新型コロナウイルス感染症の患者の大半は2週間以内に急性期から回復する。だが、ウイルスのかけらは必ずしもすぐに消え去るわけではない。入院した患者を対象とした過去最大規模の研究から、一部の患者ではウイルスの残骸が数週間から数カ月間にわたって体内に残り続け、重症度や死亡率と関連があることがわかった。
5月11日付けで学術誌「GeroScience」に発表された研究によると、PCR検査で最初に陽性と判定されてから14日後以降にもウイルスの遺伝物質であるRNAが残っていた場合は、そうでない例と比べて、症状がより重くなる、せん妄を経験する、入院が長期化するといった傾向がみられ、また死亡のリスクも高まるという。

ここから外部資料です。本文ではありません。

===== config.mk =====
export PLATFORM = sky130hd
export DESIGN_NAME = req_decoder_flat
export DESIGN_NICKNAME = d
export VERILOG_FILES = /design/src/logic/bus_map_pkg.sv /design/src/logic/bus_xfer_pkg.sv /design/src/logic/req_if.sv /design/src/logic/req_decoder.sv /design/src/flat_wrapper.sv
export SDC_FILE = /design/constraint.sdc
export NUM_CORES = 1
export LEC_CHECK = 0
export BUFFER_PORTS_ARGS = -buffer_cell sky130_fd_sc_hd__buf_2
export CORE_MARGIN = 3
export CORE_UTILIZATION = 42
export CTS_CLUSTER_DIAMETER = 120
export CTS_CLUSTER_SIZE = 14
export DETAILED_ROUTE_END_ITERATION = 6
export PLACE_DENSITY = 0.83
export SYNTH_ARGS = -nofsm -noshare
export SYNTH_HDL_FRONTEND = slang
export SYNTH_SLANG_ARGS = --single-unit

===== constraint.sdc =====
create_clock -name hclk_i -period 7.2 [get_ports hclk_i]
set_clock_uncertainty 0.05 [all_clocks]
set_input_delay 0 -clock hclk_i [delete_from_list [all_inputs] [get_ports hclk_i]]
set_output_delay 0 -clock hclk_i [all_outputs]
set_load 0.05 [all_outputs]
==> config.mk <==
export PLATFORM = sky130hd
export DESIGN_NAME = cache_write_path
export DESIGN_NICKNAME = d
export VERILOG_FILES = /design/src/common/axi_wr_pkg.sv /design/src/common/cache_cfg_pkg.sv /design/src/logic/cache_write_path.sv /design/src/logic/write_buffer.sv /design/src/write_channel/write_channel_axi.sv
export SDC_FILE = /design/constraint.sdc
export NUM_CORES = 1
export LEC_CHECK = 0
export ABC_AREA = 1
export CAP_MARGIN = 30
export CORE_MARGIN = 2
export CORE_UTILIZATION = 40
export DETAILED_ROUTE_END_ITERATION = 8
export DONT_BUFFER_PORTS = 1
export GPL_TIMING_DRIVEN = 0
export PLACE_DENSITY = 0.57
export REMOVE_ABC_BUFFERS = 1
export SLEW_MARGIN = 40
export SYNTH_ARGS = -nofsm -noshare
export SYNTH_HDL_FRONTEND = slang
export SYNTH_HIERARCHICAL = 1
export SYNTH_SLANG_ARGS = --single-unit
==> constraint.sdc <==
create_clock -name clk_i -period 5.95 [get_ports clk_i]
set_input_delay 0.595 -clock clk_i [delete_from_list [all_inputs] [get_ports clk_i]]
set_output_delay 0.595 -clock clk_i [all_outputs]
set_load 0.03 [all_outputs]
==> src/common/axi_wr_pkg.sv <==
`default_nettype none

package axi_wr_pkg;

   // back-end bus geometry
   localparam int AXI_ADDR_W  = 32;
   localparam int BE_DATA_W   = 64;            // power-of-two multiple of the fe word
   localparam int BE_NBYTES   = BE_DATA_W / 8;
   localparam int BE_NBYTES_W = $clog2(BE_NBYTES);

   typedef logic [1:0] resp_t;

   // write response codes
   localparam resp_t RESP_OKAY   = 2'b00;
   localparam resp_t RESP_SLVERR = 2'b10;

   // address channel payload
   typedef struct packed {
      logic [AXI_ADDR_W-1:0] addr;           // aligned to the back-end word
   } aw_t;

   // data channel payload
   typedef struct packed {
      logic [BE_DATA_W-1:0] data;
      logic [BE_NBYTES-1:0] strb;            // byte lanes to write
   } w_t;

   // response channel payload
   typedef struct packed {
      resp_t resp;
   } b_t;

endpackage

`default_nettype wire

==> src/common/cache_cfg_pkg.sv <==
`default_nettype none

package cache_cfg_pkg;

   // front-end word and address geometry
   localparam int FE_DATA_W   = 32;
   localparam int ADDR_W      = 32;
   localparam int FE_NBYTES   = FE_DATA_W / 8;   // bytes per front-end word
   localparam int FE_NBYTES_W = $clog2(FE_NBYTES);

   // write buffer depth unless the top level overrides it
   localparam int BUF_DEPTH_DEF = 4;

   typedef logic [ADDR_W-1:0]    fe_addr_t;     // byte address
   typedef logic [FE_DATA_W-1:0] fe_data_t;
   typedef logic [FE_NBYTES-1:0] fe_strb_t;     // one bit per byte

   // one front-end store, 68 bits
   typedef struct packed {
      fe_addr_t addr;
      fe_data_t data;
      fe_strb_t strb;
   } fe_req_t;

endpackage

`default_nettype wire

==> src/logic/cache_write_path.sv <==
`timescale 1ns/1ps
`default_nettype none

module cache_write_path #(
   parameter int BUF_DEPTH = cache_cfg_pkg::BUF_DEPTH_DEF
) (
   input  wire                         clk_i,
   input  wire                         reset_i,
   // front-end stores
   input  wire                         fe_valid_i,
   input  wire cache_cfg_pkg::fe_req_t fe_req_i,
   output logic                        fe_ready_o,
   // AXI write master
   output logic                        awvalid_o,
   output axi_wr_pkg::aw_t             aw_o,
   input  wire                         awready_i,
   output logic                        wvalid_o,
   output axi_wr_pkg::w_t              w_o,
   input  wire                         wready_i,
   input  wire                         bvalid_i,
   input  wire axi_wr_pkg::b_t         b_i,
   output logic                        bready_o,
   output logic                        idle_o
);

   cache_cfg_pkg::fe_req_t head;
   logic                   buf_full;
   logic                   buf_empty;
   logic                   ch_pop;
   logic                   ch_busy;

   assign fe_ready_o = ~buf_full;
   assign idle_o     = buf_empty & ~ch_busy;   // nothing queued, nothing in flight

   write_buffer #(
      .DEPTH (BUF_DEPTH)
   ) write_buffer_i (
      .clk_i      (clk_i),
      .reset_i    (reset_i),
      .push_i     (fe_valid_i & fe_ready_o),   // only on a front-end handshake
      .push_req_i (fe_req_i),
      .full_o     (buf_full),
      .pop_i      (ch_pop),
      .head_o     (head),
      .empty_o    (buf_empty)
   );

   write_channel_axi write_channel_axi_i (
      .clk_i     (clk_i),
      .reset_i   (reset_i),
      .valid_i   (~buf_empty),
      .req_i     (head),
      .pop_o     (ch_pop),
      .busy_o    (ch_busy),
      .awvalid_o (awvalid_o),
      .aw_o      (aw_o),
      .awready_i (awready_i),
      .wvalid_o  (wvalid_o),
      .w_o       (w_o),
      .wready_i  (wready_i),
      .bvalid_i  (bvalid_i),
      .b_i       (b_i),
      .bready_o  (bready_o)
   );

endmodule

`default_nettype wire

==> src/logic/write_buffer.sv <==
`timescale 1ns/1ps
`default_nettype none

module write_buffer #(
   parameter int DEPTH = cache_cfg_pkg::BUF_DEPTH_DEF
) (
   input  wire                    clk_i,
   input  wire                    reset_i,
   input  wire                    push_i,
   input  wire cache_cfg_pkg::fe_req_t push_req_i,
   output logic                   full_o,
   input  wire                    pop_i,
   output cache_cfg_pkg::fe_req_t head_o,
   output logic                   empty_o
);

   localparam int PTR_W = $clog2(DEPTH);
   localparam int CNT_W = $clog2(DEPTH + 1);

   cache_cfg_pkg::fe_req_t mem [DEPTH];

   logic [PTR_W-1:0] wr_ptr;
   logic [PTR_W-1:0] rd_ptr;
   logic [CNT_W-1:0] count;
   logic             do_push;
   logic             do_pop;

   assign full_o  = (count == CNT_W'(DEPTH));
   assign empty_o = (count == '0);

   // a pop makes room, so push is fine when full and popping
   assign do_pop  = pop_i & ~empty_o;
   assign do_push = push_i & (~full_o | do_pop);

   assign head_o = mem[rd_ptr];   // read straight from storage

   always_ff @(posedge clk_i) begin
      if (do_push) begin
         mem[wr_ptr] <= push_req_i;
      end
   end

   always_ff @(posedge clk_i or posedge reset_i) begin
      if (reset_i) begin
         wr_ptr <= '0;
         rd_ptr <= '0;
         count  <= '0;
      end else begin
         if (do_push) begin
            if (wr_ptr == PTR_W'(DEPTH - 1)) begin
               wr_ptr <= '0;   // wrap
            end else begin
               wr_ptr <= wr_ptr + 1'b1;
            end
         end
         if (do_pop) begin
            if (rd_ptr == PTR_W'(DEPTH - 1)) begin
               rd_ptr <= '0;
            end else begin
               rd_ptr <= rd_ptr + 1'b1;
            end
         end
         case ({do_push, do_pop})
            2'b10:   count <= count + 1'b1;
            2'b01:   count <= count - 1'b1;
            default: count <= count;   // both or neither
         endcase
      end
   end

endmodule

`default_nettype wire

==> src/write_channel/write_channel_axi.sv <==
`timescale 1ns/1ps
`default_nettype none

module write_channel_axi (
   input  wire                         clk_i,
   input  wire                         reset_i,
   // buffered store
   input  wire                         valid_i,
   input  wire cache_cfg_pkg::fe_req_t req_i,
   output logic                        pop_o,
   output logic                        busy_o,
   // AXI write address
   output logic                        awvalid_o,
   output axi_wr_pkg::aw_t             aw_o,
   input  wire                         awready_i,
   // AXI write data
   output logic                        wvalid_o,
   output axi_wr_pkg::w_t              w_o,
   input  wire                         wready_i,
   // AXI write response
   input  wire                         bvalid_i,
   input  wire axi_wr_pkg::b_t         b_i,
   output logic                        bready_o
);

   localparam int ADDR_W      = cache_cfg_pkg::ADDR_W;
   localparam int FE_DATA_W   = cache_cfg_pkg::FE_DATA_W;
   localparam int FE_NBYTES   = cache_cfg_pkg::FE_NBYTES;
   localparam int FE_NBYTES_W = cache_cfg_pkg::FE_NBYTES_W;
   localparam int BE_DATA_W   = axi_wr_pkg::BE_DATA_W;
   localparam int BE_NBYTES   = axi_wr_pkg::BE_NBYTES;
   localparam int BE_NBYTES_W = axi_wr_pkg::BE_NBYTES_W;
   localparam int RATIO       = BE_DATA_W / FE_DATA_W;     // fe words per be word
   localparam int LANE_W      = BE_NBYTES_W - FE_NBYTES_W; // address bits picking the lane

   typedef enum logic [1:0] {
      state_idle,
      state_addr,
      state_write,
      state_verify
   } state_t;

   state_t state;
   state_t state_nxt;

   logic [BE_DATA_W-1:0] be_data;
   logic [BE_NBYTES-1:0] be_strb;
   logic                 resp_ok;

   // geometry the lane logic relies on
   if ((BE_DATA_W % FE_DATA_W) != 0 || (RATIO & (RATIO - 1)) != 0) begin : g_bad_ratio
      $error("back-end width must be a power-of-two multiple of the front-end width");
   end
   if (axi_wr_pkg::AXI_ADDR_W != ADDR_W) begin : g_bad_addr
      $error("AXI address width differs from the store address width");
   end

   // beat payload
   assign aw_o.addr = {req_i.addr[ADDR_W-1:BE_NBYTES_W], {BE_NBYTES_W{1'b0}}};
   assign be_data   = {RATIO{req_i.data}};   // same word on every lane

   if (LANE_W > 0) begin : g_lanes
      logic [LANE_W-1:0] lane;

      assign lane    = req_i.addr[FE_NBYTES_W +: LANE_W];
      assign be_strb = BE_NBYTES'(req_i.strb) << (lane * FE_NBYTES);
   end else begin : g_one_lane
      assign be_strb = req_i.strb;   // buses are the same width
   end

   always_comb begin
      w_o.data = be_data;
      w_o.strb = be_strb;
   end

   assign resp_ok = (b_i.resp == axi_wr_pkg::RESP_OKAY);

   always_ff @(posedge clk_i or posedge reset_i) begin
      if (reset_i) begin
         state <= state_idle;
      end else begin
         state <= state_nxt;
      end
   end

   always_comb begin
      state_nxt = state;
      case (state)
         state_idle: begin
            if (valid_i) begin
               state_nxt = state_addr;
            end
         end
         state_addr: begin
            if (awready_i) begin
               state_nxt = state_write;
            end
         end
         state_write: begin
            if (wready_i) begin
               state_nxt = state_verify;
            end
         end
         default: begin
            // any error resends the same head entry
            if (bvalid_i) begin
               state_nxt = resp_ok ? state_idle : state_addr;
            end
         end
      endcase
   end

   // handshake strobes decoded from the state
   assign awvalid_o = (state == state_addr);
   assign wvalid_o  = (state == state_write);
   assign bready_o  = (state == state_verify);
   assign busy_o    = (state != state_idle);

   assign pop_o = bready_o & bvalid_i & resp_ok;   // entry retires on OKAY only

endmodule

`default_nettype wire
# Word-level counts from Yosys, hierarchy flattened
# Memories as Yosys holds them, arrays and structs flattened.
# Index checks and enable logic that the tools add are counted.
# W data, S select, Z words.
op_classes:
  addsub: 4
  eq_ne: 11
  shift: 1
  muxes: 11
  n_bitwise: 10
  reduce_logical: 7
ops:
  columns: ["cell", "n"]
  rows:
  - ["$mux W2", 6]
  - ["$eq A2 B2 Y1 const B", 5]
  - ["$shl A4 B3 Y8", 1]
  - ["$and A1 B1 Y1", 6]
  - ["$pmux W2 S3", 1]
  - ["$pmux W3 S2", 1]
  - ["$add A2 B1 Y2 const B", 2]
  - ["$eq A2 B1 Y1 const B", 2]
  - ["$logic_not A2 Y1", 2]
  - ["$ne A2 B1 Y1 const B", 2]
  - ["$reduce_and A4 Y1", 1]
  - ["$reduce_bool A2 Y1", 2]
  - ["$reduce_bool A4 Y1", 1]
  - ["$add A3 B1 Y3 const B", 1]
  - ["$eq A3 B3 Y1 const B", 1]
  - ["$logic_not A3 Y1", 1]
  - ["$mux W1", 3]
  - ["$not A1 Y1", 3]
  - ["$sub A3 B1 Y3 const B", 1]
  - ["$ne A2 B2 Y1 const B", 1]
  - ["$or A1 B1 Y1", 1]
word_totals:
  ff_bits: 9
  mem_bits_rw: 272
  inputBits: 76
  output_inout_bits: 109
  elab_cells: 49
  n_memories: 1
mem_list:
  columns: ["memory", "words", "word_bits", "read_ports", "rd_ports_with_merged_regs", "wr", "line", "source"]
  rows:
  - ["write_buffer_i.mem", 4, 68, 1, 0, 1, "write_buffer.sv:20", "cache_cfg_pkg::fe_req_t mem [DEPTH];"]

# Depth between registers and ports, before layout
depth:
  ltp_word: 8
  ltp_mapped: 12
  ltp_nobuf: 12

# Hierarchy
# Netlist, hierarchy kept.
by_module_without_submodules:
  columns: ["module", "instances", "cells_per_inst", "area_per_inst_um2", "seq_area_each_um2"]
  rows:
  - ["write_buffer", 1, 718, 10578.9, 8343.0]
  - ["write_channel_axi", 1, 147, 1021.0, 50.0]
  - ["cache_write_path", 1, 5, 21.3, 0.0]

# Least setup slack after synthesis
# OpenSTA, ideal clock, no wires.
synth_path:
  path_type: "reg-to-reg"
  startpoint: "register write_channel_axi_i.state[0]"
  endpoint: "memory write_buffer_i/mem[0][0] (netlist name), enable pin"
  setup_ps: 495
  arrival_ps: 4521
  t_required_ps: 5455
  setup_slack_ps: 934
  path_stages_with_launch: 6
  path_buffers: 0
  period_less_slack_ps: 5016
  path_cell_list: "dfrtp_1 -> ha_1 -> inv_1 -> nor4_1 -> o21ai_4 -> nor2_1"
synth_between:
  elab_chain_cells: 8
synth_rtl:
  columns: ["element", "line", "source"]
  rows:
  - ["start, declared", "write_channel_axi.sv:43", "state_t state;"]
  - ["start signal, assigned", "write_channel_axi.sv:80", "state <= state_idle;"]
  - ["start signal, assigned", "write_channel_axi.sv:82", "state <= state_nxt;"]
  - ["$eq A2 B2 Y1", "write_channel_axi.sv:116", "assign bready_o = (state == state_verify);"]
  - ["net bready_o", "cache_write_path.sv:22", "output logic bready_o,"]
  - ["$and A1 B1 Y1 (2 in series)", "write_channel_axi.sv:119", "assign pop_o = bready_o & bvalid_i & resp_ok;"]
  - ["net ch_pop", "cache_write_path.sv:29", "logic ch_pop;"]
  - ["$and A1 B1 Y1", "write_buffer.sv:32", "assign do_pop = pop_i & ~empty_o;"]
  - ["$or A1 B1 Y1", "write_buffer.sv:33", "assign do_push = push_i & (~full_o | do_pop);"]
  - ["$and A1 B1 Y1", "write_buffer.sv:33", null]
  - ["$mux W1", "write_buffer.sv:38", "if (do_push) begin"]
  - ["$mux W1 (implied by the code)", "write_buffer.sv:39", "mem[wr_ptr] <= push_req_i;"]
  - ["end, declared", "write_buffer.sv:20", null]
# The timed path passes the listed nets, and every way through them passes these cells.

==> report_table.html <==
<table>
<tr><th>Metric</th><th>Value</th></tr>
<tr><th colspan="2">Run status</th></tr>
<tr><td>Run status</td><td>completed</td></tr>
<tr><th colspan="2">Clocking</th></tr>
<tr><td>Clock latency at the later pin of the worst-skew pair</td><td>0.54 ns</td></tr>
<tr><td>Number of buffers created by CTS</td><td>28</td></tr>
<tr><td>H-tree Lvls</td><td>1</td></tr>
<tr><td>Longest Clk Path Bufs</td><td>3</td></tr>
<tr><td>Number of clock sinks seen by CTS</td><td>273</td></tr>
<tr><td>Master cell of the clock root buffer</td><td>sky130_fd_sc_hd__clkbuf_16</td></tr>
<tr><td>CTS tree</td><td>yes</td></tr>
<tr><td>Clock-pin slew on the worst setup and hold paths</td><td>0.06 ns</td></tr>
<tr><td>Post-CTS repair timing setup buffer count</td><td>0</td></tr>
<tr><th colspan="2">Placement</th></tr>
<tr><td>Port-buffer cells</td><td>0</td></tr>
<tr><td>Placed Cells incl. Taps</td><td>1114</td></tr>
<tr><td>Post-DP HPWL</td><td>13.4 mm</td></tr>
<tr><td>Routability cong.</td><td>0.692</td></tr>
<tr><th colspan="2">Global routing</th></tr>
<tr><td>Global Route Usage Sum</td><td>0.145</td></tr>
<tr><td>Maximum number of pins on one net before global-route repair</td><td>79</td></tr>
<tr><td>Via count of the first global-routing pass</td><td>5781</td></tr>
<tr><td>Total global routing overflow</td><td>0</td></tr>
<tr><td>Wire length of the first global-routing pass</td><td>32.9 mm</td></tr>
<tr><td>Antenna violations before repair</td><td>0</td></tr>
<tr><th colspan="2">Synthesis</th></tr>
<tr><td>Mean Syn Cell Area</td><td>13.3 sq um</td></tr>
<tr><td>Yosys Warn Count</td><td>6</td></tr>
<tr><td>Number of cells produced by synthesis</td><td>852</td></tr>
<tr><td>Syn Std Cell Area</td><td>11300 sq um</td></tr>
<tr><th colspan="2">Timing</th></tr>
<tr><td>Clock period minus final worst setup slack</td><td>3.77 ns</td></tr>
<tr><td>Share of the cycle needed by the critical path after routing</td><td>0.634</td></tr>
<tr><td>Worst slew slack as a fraction of its limit</td><td>0.453</td></tr>
<tr><td>Max frequency</td><td>0.265 GHz</td></tr>
<tr><td>Slew of the pin with the lowest slew margin</td><td>0.822 ns</td></tr>
<tr><td>Hold Fails Final Rpt</td><td>0</td></tr>
<tr><td>Unrepaired setup endpoints after global routing</td><td>false</td></tr>
<tr><td>Number of slew-limit violations in the final report</td><td>0</td></tr>
<tr><td>Setup-violating endpoint count in the final report</td><td>0</td></tr>
<tr><td>Fin Clk Skew</td><td>0.00924 ns</td></tr>
<tr><th colspan="2">Route</th></tr>
<tr><td>DRC viols</td><td>0</td></tr>
<tr><td>Final antenna-violating net count</td><td>0</td></tr>
<tr><td>Drt first pass iters</td><td>4</td></tr>
<tr><td>Wire length on met2</td><td>10.4 mm</td></tr>
<tr><td>Routed via count</td><td>5856</td></tr>
<tr><td>DR top layer</td><td>met4</td></tr>
<tr><td>DRC marker count from the first detailed-route iteration</td><td>465</td></tr>
<tr><td>Routed length on met3</td><td>1.55 mm</td></tr>
<tr><td>Final routed wire length divided by cell count</td><td>18.7 microns</td></tr>
<tr><td>Total length of routed wires</td><td>21.7 mm</td></tr>
<tr><td>DR vias/cell</td><td>5.03</td></tr>
<tr><td>Metal1 wirelength</td><td>9.26 mm</td></tr>
<tr><th colspan="2">Run</th></tr>
<tr><td>MaxCap Viol Count</td><td>0</td></tr>
<tr><th colspan="2">Min path</th></tr>
<tr><td>Worst hold-check path type</td><td>in2reg</td></tr>
<tr><th colspan="2">Floorplan</th></tr>
<tr><td># rows</td><td>61</td></tr>
<tr><td>Full die area</td><td>29700 sq um</td></tr>
<tr><td>X dimension of the die</td><td>172 microns</td></tr>
<tr><td>Boundary Pins</td><td>185</td></tr>
<tr><td>Chip Height</td><td>172 microns</td></tr>
<tr><td>Initial Util</td><td>0.407</td></tr>
<tr><td>Placeable Area</td><td>27900 sq um</td></tr>
<tr><th colspan="2">Pwr</th></tr>
<tr><td>Share of power burned in registers</td><td>0.361</td></tr>
<tr><td>Peak supply drop</td><td>284 uV</td></tr>
<tr><td>Power Density</td><td>603 nW/um^2</td></tr>
<tr><td>Switching share of total power</td><td>0.435</td></tr>
<tr><td>Int Power</td><td>4.24 mW</td></tr>
<tr><td>Gate power share</td><td>0.416</td></tr>
<tr><td>Sum of internal, switching and leakage power</td><td>7.51 mW</td></tr>
<tr><td>Clock Power Share</td><td>0.223</td></tr>
<tr><td>Leakage</td><td>4.18 nW</td></tr>
<tr><td>Switching pwr</td><td>3.27 mW</td></tr>
<tr><th colspan="2">Setup path</th></tr>
<tr><td>Maximum fanout encountered on the critical timing path</td><td>78</td></tr>
<tr><td>Arrival time at the worst endpoint</td><td>3.18 ns</td></tr>
<tr><td>Max incr delay on CP</td><td>0.69 ns</td></tr>
<tr><td>Crit path capture type</td><td>output port</td></tr>
<tr><td>Cell-by-cell trace of the critical path</td><td>buf_12, inv_8, buf_16, nor2_1, o22ai_1, nand2_1, inv_1</td></tr>
<tr><td>Critical path start-end classification</td><td>reg2out</td></tr>
<tr><td>Critical Path Start Type</td><td>register</td></tr>
<tr><td>Number of buffer and inverter stages on the critical path</td><td>4</td></tr>
<tr><td>Required time worst endpoint</td><td>5.36 ns</td></tr>
<tr><td>Slowest stage cell, crit path</td><td>sky130_fd_sc_hd__dfrtp_4</td></tr>
<tr><td>Crit-path leading delay family</td><td>buffers and inverters</td></tr>
<tr><th colspan="2">Finish</th></tr>
<tr><td>Count of fill cells added during filler insertion</td><td>2451</td></tr>
<tr><td>Total area of multi-input combinational cells</td><td>2260 sq um</td></tr>
<tr><td>Fin nets</td><td>853</td></tr>
<tr><td>Most frequent cells in the layout</td><td>sky130_fd_sc_hd__edfxtp_1 (264), sky130_fd_sc_hd__nor2_1 (142), sky130_fd_sc_hd__o21ai_0 (73), sky130_fd_sc_hd__o21ai_1 (62)</td></tr>
<tr><td>Layout Area Growth over Synthesis</td><td>9.89%</td></tr>
<tr><td>Fraction of final layout cells sized beyond drive strength 1</td><td>0.144</td></tr>
<tr><td>Final cell count without fillers</td><td>1165</td></tr>
<tr><td>Antenna diodes</td><td>0</td></tr>
<tr><td>Core Util, Final</td><td>0.447</td></tr>
<tr><td>FF/Latch Area</td><td>8160 sq um</td></tr>
<tr><td>Most common cell after layout, fill and taps aside</td><td>sky130_fd_sc_hd__edfxtp_1</td></tr>
</table>
-- worst paths after layout --
path | from | to | slack [ns] | cells past startpoint
min in group asynchronous | reset_i | write_channel_axi_i/state[0] | 0.39 | 2
max | write_buffer_i/rd_ptr[0] | w_o[4] | 2.18 | 7
max reg2reg | write_channel_axi_i/state[1] | write_buffer_i/mem[3][19] | 2.91 | 7
min reg2reg | write_buffer_i/count[0] | write_buffer_i/count[0] | 0.52 | 1
max in group asynchronous | reset_i | write_buffer_i/rd_ptr[0] | 5.24 | 2
min | fe_req_i[28] | write_buffer_i/mem[0][28] | 0.15 | 0
-- area by class of cell --
type / count / share of cell area
repair buffers: 24 / 0.0422
well taps: 378 / 0.0380
clock buffers: 33 / 0.0578
multi-input cells: 402 / 0.181
flip-flops and latches: 273 / 0.655
inverters: 38 / 0.0125
clock inverters: 17 / 0.0133
-- power groups by stage --
stage / clock network, mW / registers [mW] / logic, mW
after floorplan: 0 / 2.78 / 2.21
after global placement: 0 / 2.95 / 2.67
after detailed placement: 0 / 2.74 / 3.18
after CTS: 1.73 / 2.71 / 3.18
after global routing: 1.79 / 2.75 / 3.39
final: 1.67 / 2.71 / 3.12
-- through the flow --
step	hold slack (ns)	worst slack, ns	instance area, sq um	setup TNS, ns
2_1_floorplan	0.336	0.886	10300	0
3_3_place_gp	0.338	-2.77	10800	-713.82
3_5_place_dp	0.342	2.71	11600	0
4_1_cts	0.112	2.11	12500	0
5_1_grt	0.107	1.89	12500	0
6_report	0.145	2.18	12500	0
-- flip-flops by register name, summed over array words and instances, names as in the netlist --
signal,count
write_channel_axi_i/state,2
write_buffer_i/wr_ptr,2
write_buffer_i/mem,264
write_buffer_i/count,3
write_buffer_i/rd_ptr,2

ワクチンあるいは過去の感染から得られた免疫を持たない場合、新型コロナウイルスはまず複製を繰り返して体中に広がり、鼻、口、腸を通って外へ排出される。しかし大半の感染者においては、体内のウイルスレベルは感染から3〜6日でピークを迎え、10日以内に免疫系によって取り除かれる。だが、この期間以降にもウイルスのRNAが残ることがあり、一般に感染力は持たないが、PCR検査では検出される。
患者の重症度、挿管や基礎疾患の有無などを考慮したうえでも、「今回の結果は、PCR検査で陽性が続く患者の方が、経過が良くないことを示唆しています」と、研究を主導した米ノースウェスタン大学ファインバーグ医学部の神経学者アーユシュ・バトラ氏は言う。
ウイルスのしつこさはまた、さまざまな症状が数カ月間にわたって続くこともある新型コロナ後遺症と関連している可能性もある。政府が発表した推定では、現在米国だけでも770万人から2300万人が新型コロナ後遺症を発症していると言われる。
バトラ氏の研究は、急性期にウイルスを排出する期間が長引いた患者は、新型コロナで重い経過をたどるリスクが高いことを示していると、米カリフォルニア大学サンフランシスコ校のウイルス学者・免疫学者のティモシー・ヘンリッチ氏は言う。しかし同研究では、長く残ったウイルスが新型コロナ後遺症の直接の原因であるかどうかについての調査は行っていない。
「新型コロナ後遺症の原因については、ウイルスのしつこさを含め、有力な仮説が複数あります。おそらくは複数の経路が存在し、一人ひとり程度も異なるものと思われます」と、米スタンフォードヘルスケアの医師で、新型コロナ後遺症患者のために新たに開設された「新型コロナ急性期後症候群クリニック」の共同所長リンダ・ゲング氏は言う。
しつこいウイルス
バトラ氏のチームが新型コロナウイルスの持続性の研究を始めたのは、再入院する患者の一部に、最初に感染と診断されてから4〜5週間たっても、まだ検査で陽性となる人たちがいたことがきっかけだった。
チームは今回の研究のために、2020年3月から8月の間にノースウェスタン大学の関連医療施設に新型コロナで入院した患者2518人の分析を行った。彼らが注目したのは、精度の高い基準として認められているPCR検査だった。なぜなら、PCRはウイルスの遺伝物質を検出するため感度が高く、偽陰性を示す可能性が比較的低いからだった。
その結果判明したのは、患者の42%で、最初の陽性判定から14日以上にわたってPCR検査で陽性が続いていたことだった。さらにそのうちの12%が90日以上たってもまだ陽性となっていた。陽性の最長記録は269日後だった。